(Material for this exercise)

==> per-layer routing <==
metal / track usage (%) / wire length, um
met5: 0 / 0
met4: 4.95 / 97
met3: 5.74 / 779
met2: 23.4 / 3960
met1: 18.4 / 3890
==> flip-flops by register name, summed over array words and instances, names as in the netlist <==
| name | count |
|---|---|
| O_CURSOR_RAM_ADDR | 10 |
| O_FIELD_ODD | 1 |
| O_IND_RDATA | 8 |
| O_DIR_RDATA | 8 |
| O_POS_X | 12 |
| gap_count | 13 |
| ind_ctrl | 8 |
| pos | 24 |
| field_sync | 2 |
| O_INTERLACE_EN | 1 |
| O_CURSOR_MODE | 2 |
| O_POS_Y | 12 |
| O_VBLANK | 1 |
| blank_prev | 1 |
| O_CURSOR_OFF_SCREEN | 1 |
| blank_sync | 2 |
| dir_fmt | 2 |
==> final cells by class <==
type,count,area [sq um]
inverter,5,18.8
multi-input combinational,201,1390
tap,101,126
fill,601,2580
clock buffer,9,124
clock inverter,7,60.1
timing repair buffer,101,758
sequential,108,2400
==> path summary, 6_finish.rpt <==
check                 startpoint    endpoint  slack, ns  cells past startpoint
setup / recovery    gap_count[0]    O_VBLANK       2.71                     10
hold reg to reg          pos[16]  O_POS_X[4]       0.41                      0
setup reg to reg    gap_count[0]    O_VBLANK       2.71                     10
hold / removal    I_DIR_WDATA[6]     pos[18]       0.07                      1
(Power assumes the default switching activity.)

(End Material for this exercise)

§ **Your objective**
Exactly as they stand above, repeat all the records.

§ **Response area**
==> per-layer routing <==
metal / track usage (%) / wire length, um
met5: 0 / 0
met4: 4.95 / 97
met3: 5.74 / 779
met2: 23.4 / 3960
met1: 18.4 / 3890
==> flip-flops by register name, summed over array words and instances, names as in the netlist <==
| name | count |
|---|---|
| O_CURSOR_RAM_ADDR | 10 |
| O_FIELD_ODD | 1 |
| O_IND_RDATA | 8 |
| O_DIR_RDATA | 8 |
| O_POS_X | 12 |
| gap_count | 13 |
| ind_ctrl | 8 |
| pos | 24 |
| field_sync | 2 |
| O_INTERLACE_EN | 1 |
| O_CURSOR_MODE | 2 |
| O_POS_Y | 12 |
| O_VBLANK | 1 |
| blank_prev | 1 |
| O_CURSOR_OFF_SCREEN | 1 |
| blank_sync | 2 |
| dir_fmt | 2 |
==> final cells by class <==
type,count,area [sq um]
inverter,5,18.8
multi-input combinational,201,1390
tap,101,126
fill,601,2580
clock buffer,9,124
clock inverter,7,60.1
timing repair buffer,101,758
sequential,108,2400
==> path summary, 6_finish.rpt <==
check                 startpoint    endpoint  slack, ns  cells past startpoint
setup / recovery    gap_count[0]    O_VBLANK       2.71                     10
hold reg to reg          pos[16]  O_POS_X[4]       0.41                      0
setup reg to reg    gap_count[0]    O_VBLANK       2.71                     10
hold / removal    I_DIR_WDATA[6]     pos[18]       0.07                      1
(Power assumes the default switching activity.)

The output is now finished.